Kuriansky v. Weinberg

121 A.D.2d 991, 505 N.Y.S.2d 412, 1986 N.Y. App. Div. LEXIS 59058

This text of 121 A.D.2d 991 (Kuriansky v. Weinberg) is published on Counsel Stack Legal Research, covering Appellate Division of the Supreme Court of the State of New York primary law. Counsel Stack provides free access to over 12 million legal documents including statutes, case law, regulations, and constitutions.

Bluebook
Kuriansky v. Weinberg, 121 A.D.2d 991, 505 N.Y.S.2d 412, 1986 N.Y. App. Div. LEXIS 59058 (N.Y. Ct. App. 1986).

Opinions

Order (mandate) of the Supreme Court, New York County (Harold Rothwax, J.), entered February 13, 1986, which adjudged the respondent-appellant in contempt of court and sentenced him to 30 days’ imprisonment, reversed, on the law and the facts and in the exercise of discretion, without costs, and the matter remanded for a hearing.

This proceeding arises out of an investigation of Medicaid fraud in New York County, in which the Medicaid special prosecutor, the petitioner-respondent herein, issued a subpoena duces tecum for evaluation and treatment records of patients to the respondent-appellant, a physician.

Initially, the physician, through counsel, raised various dilatory defenses, among others that the subpoena was burdensome and in violation of the physician-patient relationship.
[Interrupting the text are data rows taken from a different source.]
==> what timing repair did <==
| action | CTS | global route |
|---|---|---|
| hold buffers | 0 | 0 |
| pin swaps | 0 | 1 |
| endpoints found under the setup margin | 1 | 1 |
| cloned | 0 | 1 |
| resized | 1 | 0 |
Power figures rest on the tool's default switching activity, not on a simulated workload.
`/design/flow/design.v`:
```
module Task3(
					input [7:0] X0,
					input [7:0] X1,
					input [7:0] X2,  
					input [7:0] X3,  
					input [7:0] A0,
					input [7:0] A1,
					input [7:0] A2,  
					input [7:0] A3,  
					input clk,
					input enable,
					output reg signed [17:0] result
				);
reg mult_en = 0;
reg mult_counter;
reg signed [17:0] z;
reg signed [7:0] x0,y0,x1,y1;
reg signed [15:0] result_mult0;
reg signed [15:0] result_mult1;
always @(posedge clk)
begin
	mult_en <= enable | (mult_counter == 0 & mult_en == 1) ? 1 : 0;
	mult_counter = mult_en & mult_counter == 0 ? 1 : 0;
end
always @(posedge clk)
begin	
	x0 <= mult_counter == 0 ? A0:A1;
	y0 <= mult_counter == 0 ? X0:X1;
	x1 <= mult_counter == 0 ? A2:A3;
	y1 <= mult_counter == 0 ? X2:X3;
end
always @(*)
begin	
	if (mult_en)
	begin
		z <= mult_counter == 0 ? result_mult0 + result_mult1 : z;
		result <= mult_counter == 1 ? z + result_mult0 + result_mult1 : 0;
	end
end
always @(*)
begin
	result_mult0 <= x0*y0;
	result_mult1 <= x1*y1;
end
endmodule
```
`/design/flow/run.sh`:
```
#!/bin/bash
# OpenROAD 26Q1-2900-gdf79404cd8, Yosys 0.63+post, stock flow scripts
make -C /OpenROAD-flow-scripts/flow DESIGN_CONFIG=/design/flow/config.mk WORK_HOME=/design/flow/orfs finish
```
`/design/flow/config.mk`:
```
export PLATFORM = sky130hd
export DESIGN_NAME = Task3
export DESIGN_NICKNAME = Task3
export VERILOG_FILES = /design/flow/design.v
export SDC_FILE = /design/flow/constraint.sdc
export NUM_CORES = 4
export LEC_CHECK = 1
export CORE_UTILIZATION = 40
```
`/design/flow/constraint.sdc`:
```
current_design Task3

set clk_period 3.6
set clk_io_pct 0.2

create_clock -name clk0 -period $clk_period [get_ports {clk}]

set non_clock_inputs [all_inputs -no_clocks]
set_input_delay [expr $clk_period * $clk_io_pct] -clock clk0 $non_clock_inputs
set_output_delay [expr $clk_period * $clk_io_pct] -clock clk0 [all_outputs]
```
==> reports/metrics.cfg <==
[worst_setup_path]
regToRegEndpoint = x1[7]
worstPathRequired_ps = 3780
worst_path_dominant_cell_family = flip-flops
r2r.worst_path.cells = 2
timing.rr.start = mult_counter
slowest_library_cell_on_the_worst_path = dfxtp_2
critPathLaunchType = flip-flop
setup.reg_to_reg.worst_slack_ps = 1970
timing.critical_path.cells = buf_4 > mux2_2
cp.arrival_ps = 1800
critPathMaxStageDelay_ps = 660
crit_buf_inv = 1
critical_path.max_fanout = 37
crit_type = flip-flop to flip-flop
cp-end-kind = flip-flop

[global_routing]
grt_antenna_before_repair = 0
maximum_number_of_pins_on_one_net_before_global_route_repair = 38
globalRouteOverflowTotal = 0
grtUsageTotal_pct = 16.4
grt_pass1_vias = 6365
grt_pass1_wl_um = 28900

[final_layout]
area_growth_pct = 14.6
drive_gt1_share_pct = 5.68
leading_cell_types_in_the_layout_fill_and_taps_excluded = inv_1, fa_1, and2_1, ha_1, clkdlybuf4s50_1
top_layout_cell = inv_1
final.fill_count = 2049

[logic_synthesis]
post_synth_instance_area_mm2 = 0.00882
number_of_flops_mapped_to_enable_cells_by_yosys = 0
flop_cell = dfxtp_1
yosys.stat.chipArea_mm2 = 0.00882
post_synth.cell_area_avg_um2 = 9.05
netlist.top_cell.by_area = fa_1
yosys_warnings = 1
postSynthRegisterBits = 69
synthTopCellsByArea = fa_1, ha_1, inv_1
post_synth_num_cell_types = 53
yosys_stat_cell_total = 975
async_flop_share_pct = 0
syn_inst = 975
area_share_top_type_pct = 29.3

[job]
warning_count = 25
timing.max_cap.violations = 0

[floorplan]
dieWidth_um = 151
floorplan.die.height_um = 151
pin_count = 84
design.core.area_mm2 = 0.0214
std_cell_rows = 53
die-area_mm2 = 0.0227
floorplan.initialDensity_pct = 41.3

[final_timing]
untimed_endpoints = 53
grt_setup_unrepaired = false
post-route-min-period_ps = 1630
worst-slew-pin-transition_ps = 629
slew_headroom_pct = 58.0
slew_viol_final = 0
setup_violations = 0
fmax_mhz = 615
timing_hold_violations_final = 0
fin_worst_skew_ps = 4.51
min_period_over_period_pct = 45.2
setup_tns_ps = 0
unclocked_pins = 35

[placed_design]
detailed_place_hpwl_um = 13700
io_buffer_count = 83
place.gp.congestion = 0.838

[hold_path]
worstHoldPathType = flip-flop to flip-flop
hold-path-cell-count = 1
holdCritStartpoint = mult_counter
min_to = mult_counter

[route]
drt-wirelength-per-cell_um = 11.8
drt_pass1_iterations = 4
num_antenna_cells = 0
detailedRoute.firstIterationViolations = 182
remaining_drc_errors = 0
avgViaCountPerCell = 4.68
routed-via-count = 6239
antenna_violating_nets_post_route = 0
postRouteWirelength_um = 15700

[clock_network]
clk_root_buffer_cell = clkbuf_16
post_cts.resized_instances = 0
depth_of_the_cts_h_tree = 2
insertion_delay_ps = 290
cts.reportedPaths.clkPinSlew_ps = 60
tritoncts.num_buffers = 5
cts_hold_repair.buffers = 0
max-clock-path-buffers = 2
postCtsSetupRepairBufs = 0
tritoncts = built

[outcome]
status = finished clean
File: ./design.v
module multiplier(
					input  [7:0] in1,
					input  [7:0] in2,
					output [15:0] out
					);
  assign out = in1 * in2;
endmodule
module Task1( 
				output reg [15:0]	result_real,
				output reg [15:0]	result_imag,
				input	 [7:0]	a1,
				input	 [7:0]	b1,
				input	 [7:0]	a2,
				input	 [7:0]	b2,
				input  clk,
				input  enable
			);
	reg [15:0] z0, z1, z2, z3;
	wire [15:0] r0;
	reg [15:0] reg_z0,	reg_z1;
	reg [7:0] one_a1, one_b1, one_b2, one_a2;
	reg [7:0] two_a1, two_b1, two_b2, two_a2;
	reg [7:0] three_b1, three_a2;
	reg [7:0] x, y;
	reg [1:0] s = 0; 
	always @(posedge clk)
		begin
				one_a1 <= a1;
				one_b1 <= b1;
				one_b2 <= b2;
				one_a2 <= a2;	
		end
	always @(posedge clk)
		begin
				reg_z0 <= z0;
				two_a1 <= one_a1;
				two_b1 <= one_b1;
				two_b2 <= one_b2;
				two_a2 <= one_a2;			
		end
	always @(posedge clk)
		begin
				result_real <= reg_z0 - z1;
				three_b1 <= two_b1;
				three_a2 <= two_a2;
		end
	always @(posedge clk)
		begin
				result_imag <= z2 + z3;		
		end
	always @(posedge clk)
		begin
			if (s == 0)
			begin
				s = s + 1;
				x = a1;
				y = a2;
				z0 = r0;
			end
			else if (s == 1)
			begin
				s = s + 1;
				x = one_b1;
				y = one_b2;
				z1 = r0;
			end
			else if (s == 2)
			begin
				s = s + 1;
				x = two_a1;
				y = two_b2;
				z2 = r0;
			end
			else
			begin
				s = 0;
				x = three_b1;
				y = three_a2;
				z3 = r0;
			end
		end
	multiplier multiplier0 (.in1(x), .in2(y), .out(r0));
endmodule
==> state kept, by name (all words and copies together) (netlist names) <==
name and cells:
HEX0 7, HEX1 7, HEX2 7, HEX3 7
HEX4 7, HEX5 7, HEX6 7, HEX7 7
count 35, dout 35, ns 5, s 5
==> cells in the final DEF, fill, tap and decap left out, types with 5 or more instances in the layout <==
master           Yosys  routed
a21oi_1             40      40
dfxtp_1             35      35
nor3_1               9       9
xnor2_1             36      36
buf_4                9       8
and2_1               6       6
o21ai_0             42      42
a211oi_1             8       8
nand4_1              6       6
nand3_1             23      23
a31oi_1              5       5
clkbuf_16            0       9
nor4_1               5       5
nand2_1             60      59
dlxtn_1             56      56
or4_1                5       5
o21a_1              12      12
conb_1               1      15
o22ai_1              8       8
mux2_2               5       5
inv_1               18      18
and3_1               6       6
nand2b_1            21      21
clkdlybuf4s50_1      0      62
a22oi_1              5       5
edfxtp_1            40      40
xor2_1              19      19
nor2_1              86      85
module async_receiver(clk, rst, RxD, RxD_data_ready, RxD_data, RxD_endofpacket, RxD_idle);
input clk, rst, RxD;
output RxD_data_ready;   
output [7:0] RxD_data;
parameter ClkFrequency = 24000000;  
parameter Baud = 115200;
output RxD_endofpacket;   
output RxD_idle;   
parameter Baud8 = Baud*8;
parameter Baud8GeneratorAccWidth = 16;
wire [Baud8GeneratorAccWidth:0] Baud8GeneratorInc = ((Baud8<<(Baud8GeneratorAccWidth-7))+(ClkFrequency>>8))/(ClkFrequency>>7);
reg [Baud8GeneratorAccWidth:0] Baud8GeneratorAcc;
always @(posedge clk or posedge rst) if(rst) Baud8GeneratorAcc<=0; else Baud8GeneratorAcc <= Baud8GeneratorAcc[Baud8GeneratorAccWidth-1:0] + Baud8GeneratorInc;
wire Baud8Tick = Baud8GeneratorAcc[Baud8GeneratorAccWidth];
reg [1:0] RxD_sync_inv;
always @(posedge clk or posedge rst) if(rst) RxD_sync_inv<=0; else if(Baud8Tick) RxD_sync_inv <= {RxD_sync_inv[0], ~RxD};
reg [1:0] RxD_cnt_inv;
reg RxD_bit_inv;
always @(posedge clk or posedge rst)
if(rst)
	RxD_cnt_inv <= 0;
else
if(Baud8Tick)
begin
	if( RxD_sync_inv[1] && RxD_cnt_inv!=2'b11) RxD_cnt_inv <= RxD_cnt_inv + 2'h1;
	else 
	if(~RxD_sync_inv[1] && RxD_cnt_inv!=2'b00) RxD_cnt_inv <= RxD_cnt_inv - 2'h1;
	if(RxD_cnt_inv==2'b00) RxD_bit_inv <= 1'b0;
	else
	if(RxD_cnt_inv==2'b11) RxD_bit_inv <= 1'b1;
end
reg [3:0] state;
reg [3:0] bit_spacing;
wire next_bit = (bit_spacing==4'd10);
always @(posedge clk or posedge rst)
if(rst) 
	bit_spacing <= 4'b0000;
else
if(state==0)
	bit_spacing <= 4'b0000;
else
if(Baud8Tick)
	bit_spacing <= {bit_spacing[2:0] + 4'b0001} | {bit_spacing[3], 3'b000};
always @(posedge clk or posedge rst)
if(rst)
	state <= 4'b0000;
else
if(Baud8Tick)
case(state)
	4'b0000: if(RxD_bit_inv) state <= 4'b1000;   
	4'b1000: if(next_bit) state <= 4'b1001;   
	4'b1001: if(next_bit) state <= 4'b1010;   
	4'b1010: if(next_bit) state <= 4'b1011;   
	4'b1011: if(next_bit) state <= 4'b1100;   
	4'b1100: if(next_bit) state <= 4'b1101;   
	4'b1101: if(next_bit) state <= 4'b1110;   
	4'b1110: if(next_bit) state <= 4'b1111;   
	4'b1111: if(next_bit) state <= 4'b0001;   
	4'b0001: if(next_bit) state <= 4'b0000;   
	default: state <= 4'b0000;
endcase
reg [7:0] RxD_data;
always @(posedge clk or posedge rst)
if(rst)
	RxD_data <= 0;
else
if(Baud8Tick && next_bit && state[3])
	RxD_data <= {~RxD_bit_inv, RxD_data[7:1]};
reg RxD_data_ready, RxD_data_error;
always @(posedge clk or posedge rst)
if(rst)
begin
	RxD_data_ready <= 0;
	RxD_data_error <= 0;
end
else
begin
	RxD_data_ready <= (Baud8Tick && next_bit && state==4'b0001 && ~RxD_bit_inv);   
	RxD_data_error <= (Baud8Tick && next_bit && state==4'b0001 &&  RxD_bit_inv);   
end
reg [4:0] gap_count;
always @(posedge clk or posedge rst) if(rst) gap_count<=0; else if (state!=0) gap_count<=5'h00; else if(Baud8Tick & ~gap_count[4]) gap_count <= gap_count + 5'h01;
assign RxD_idle = gap_count[4];
reg RxD_endofpacket;
always @(posedge clk or posedge rst) if(rst) RxD_endofpacket<=0; else RxD_endofpacket <= Baud8Tick & (gap_count==5'h0F);
endmodule
===== ./config.mk =====
export PLATFORM = sky130hd
export DESIGN_NAME = SerialRxTx_1led
export DESIGN_NICKNAME = SerialRxTx_1led
export VERILOG_FILES = /design/flow/design.v
export SDC_FILE = /design/flow/constraint.sdc
export NUM_CORES = 4
export LEC_CHECK = 1
export CORE_UTILIZATION = 30

===== ./constraint.sdc =====
current_design SerialRxTx_1led

set clk_period 4.3
set clk_io_pct 0.2

create_clock -name clk0 -period $clk_period [get_ports {clk}]

set non_clock_inputs [all_inputs -no_clocks]
set_input_delay [expr $clk_period * $clk_io_pct] -clock clk0 $non_clock_inputs
set_output_delay [expr $clk_period * $clk_io_pct] -clock clk0 [all_outputs]

===== ./design.v =====
module SerialRxTx_1led(clk, RxD, TxD, LED);
input clk;
input RxD;
output TxD;
parameter NumberOfLEDs = 1;
output [NumberOfLEDs-1:0] LED;
parameter ClkFrequency = 24000000;	 
wire RxD_data_ready;
wire [7:0] RxD_data;
async_receiver RX(.clk(clk), .rst(1'b0), .RxD(RxD), .RxD_data_ready(RxD_data_ready), .RxD_data(RxD_data));
defparam RX.ClkFrequency=ClkFrequency;
reg [NumberOfLEDs-1:0] LED;
always @(posedge clk) if(RxD_data_ready) LED <= RxD_data[NumberOfLEDs-1:0];
wire [7:0] outputdata = RxD_data+1;
async_transmitter TX(.clk(clk), .rst(1'b0), .TxD(TxD), .TxD_start(RxD_data_ready), .TxD_data(outputdata));
defparam TX.ClkFrequency=ClkFrequency;
endmodule
module async_receiver(clk, rst, RxD, RxD_data_ready, RxD_data, RxD_endofpacket, RxD_idle);
input clk, rst, RxD;
output RxD_data_ready;   
output [7:0] RxD_data;
parameter ClkFrequency = 24000000;  
parameter Baud = 115200;
output RxD_endofpacket;   
output RxD_idle;   
parameter Baud8 = Baud*8;
parameter Baud8GeneratorAccWidth = 16;
wire [Baud8GeneratorAccWidth:0] Baud8GeneratorInc = ((Baud8<<(Baud8GeneratorAccWidth-7))+(ClkFrequency>>8))/(ClkFrequency>>7);
reg [Baud8GeneratorAccWidth:0] Baud8GeneratorAcc;
always @(posedge clk or posedge rst) if(rst) Baud8GeneratorAcc<=0; else Baud8GeneratorAcc <= Baud8GeneratorAcc[Baud8GeneratorAccWidth-1:0] + Baud8GeneratorInc;
wire Baud8Tick = Baud8GeneratorAcc[Baud8GeneratorAccWidth];
reg [1:0] RxD_sync_inv;
always @(posedge clk or posedge rst) if(rst) RxD_sync_inv<=0; else if(Baud8Tick) RxD_sync_inv <= {RxD_sync_inv[0], ~RxD};
reg [1:0] RxD_cnt_inv;
reg RxD_bit_inv;
always @(posedge clk or posedge rst)
if(rst)
	RxD_cnt_inv <= 0;
else
if(Baud8Tick)
begin
	if( RxD_sync_inv[1] && RxD_cnt_inv!=2'b11) RxD_cnt_inv <= RxD_cnt_inv + 2'h1;
	else 
	if(~RxD_sync_inv[1] && RxD_cnt_inv!=2'b00) RxD_cnt_inv <= RxD_cnt_inv - 2'h1;
	if(RxD_cnt_inv==2'b00) RxD_bit_inv <= 1'b0;
	else
	if(RxD_cnt_inv==2'b11) RxD_bit_inv <= 1'b1;
end
reg [3:0] state;
reg [3:0] bit_spacing;
wire next_bit = (bit_spacing==4'd10);
always @(posedge clk or posedge rst)
if(rst) 
	bit_spacing <= 4'b0000;
else
if(state==0)
	bit_spacing <= 4'b0000;
else
if(Baud8Tick)
	bit_spacing <= {bit_spacing[2:0] + 4'b0001} | {bit_spacing[3], 3'b000};
always @(posedge clk or posedge rst)
if(rst)
	state <= 4'b0000;
else
if(Baud8Tick)
case(state)
	4'b0000: if(RxD_bit_inv) state <= 4'b1000;   
	4'b1000: if(next_bit) state <= 4'b1001;   
	4'b1001: if(next_bit) state <= 4'b1010;   
	4'b1010: if(next_bit) state <= 4'b1011;   
	4'b1011: if(next_bit) state <= 4'b1100;   
	4'b1100: if(next_bit) state <= 4'b1101;   
	4'b1101: if(next_bit) state <= 4'b1110;   
	4'b1110: if(next_bit) state <= 4'b1111;   
	4'b1111: if(next_bit) state <= 4'b0001;   
	4'b0001: if(next_bit) state <= 4'b0000;   
	default: state <= 4'b0000;
endcase
reg [7:0] RxD_data;
always @(posedge clk or posedge rst)
if(rst)
	RxD_data <= 0;
else
if(Baud8Tick && next_bit && state[3])
	RxD_data <= {~RxD_bit_inv, RxD_data[7:1]};
reg RxD_data_ready, RxD_data_error;
always @(posedge clk or posedge rst)
if(rst)
begin
	RxD_data_ready <= 0;
	RxD_data_error <= 0;
end
else
begin
	RxD_data_ready <= (Baud8Tick && next_bit && state==4'b0001 && ~RxD_bit_inv);   
	RxD_data_error <= (Baud8Tick && next_bit && state==4'b0001 &&  RxD_bit_inv);   
end
reg [4:0] gap_count;
always @(posedge clk or posedge rst) if(rst) gap_count<=0; else if (state!=0) gap_count<=5'h00; else if(Baud8Tick & ~gap_count[4]) gap_count <= gap_count + 5'h01;
assign RxD_idle = gap_count[4];
reg RxD_endofpacket;
always @(posedge clk or posedge rst) if(rst) RxD_endofpacket<=0; else RxD_endofpacket <= Baud8Tick & (gap_count==5'h0F);
endmodule
==> flow/run.sh <==
#!/bin/bash
# OpenROAD 26Q1-2900-gdf79404cd8, Yosys 0.63+post, stock flow scripts
make -C /OpenROAD-flow-scripts/flow DESIGN_CONFIG=/design/flow/config.mk WORK_HOME=/design/flow/orfs finish
==> flow/config.mk <==
export PLATFORM = sky130hd
export DESIGN_NAME = counter_4bit
export DESIGN_NICKNAME = counter_4bit
export VERILOG_FILES = /design/flow/design.v
export SDC_FILE = /design/flow/constraint.sdc
export NUM_CORES = 4
export LEC_CHECK = 1
export CORE_AREA = 10 10 70 70
export DIE_AREA = 0 0 80 80
==> flow/constraint.sdc <==
current_design counter_4bit

set clk_period 1.0
set clk_io_pct 0.2

create_clock -name clk0 -period $clk_period [get_ports {clk}]

set non_clock_inputs [all_inputs -no_clocks]
set_input_delay [expr $clk_period * $clk_io_pct] -clock clk0 $non_clock_inputs
set_output_delay [expr $clk_period * $clk_io_pct] -clock clk0 [all_outputs]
The Judge presiding denied the motion to quash and directed compliance. Thereafter, counsel for the physician contended that the physican did not have possession, custody or control of the subpoenaed documents and presented instead 3,800 pages of invoices to patients. The invoices did not have the substantial analysis of each patient which the subpoena sought or the treatment records.

The Judge presiding was, with good cause, perturbed by the dissembling which had taken place when the contention of lack of possession should have been raised initially. (See, McPhaul v United States, 364 US 372.) However, it may be that the physician’s language difficulty in communicating with counsel was responsible. If in reality, respondent-appellant did not have possession and could not obtain possession, it would not seem to be in order to have him incarcerated.

Accordingly, we remand for a hearing on the question of the physician’s knowledge as to actual location of the records and as to possession, custody or control thereof. Concur — Kupferman, J. P., Carro, Rosenberger and Ellerin, JJ.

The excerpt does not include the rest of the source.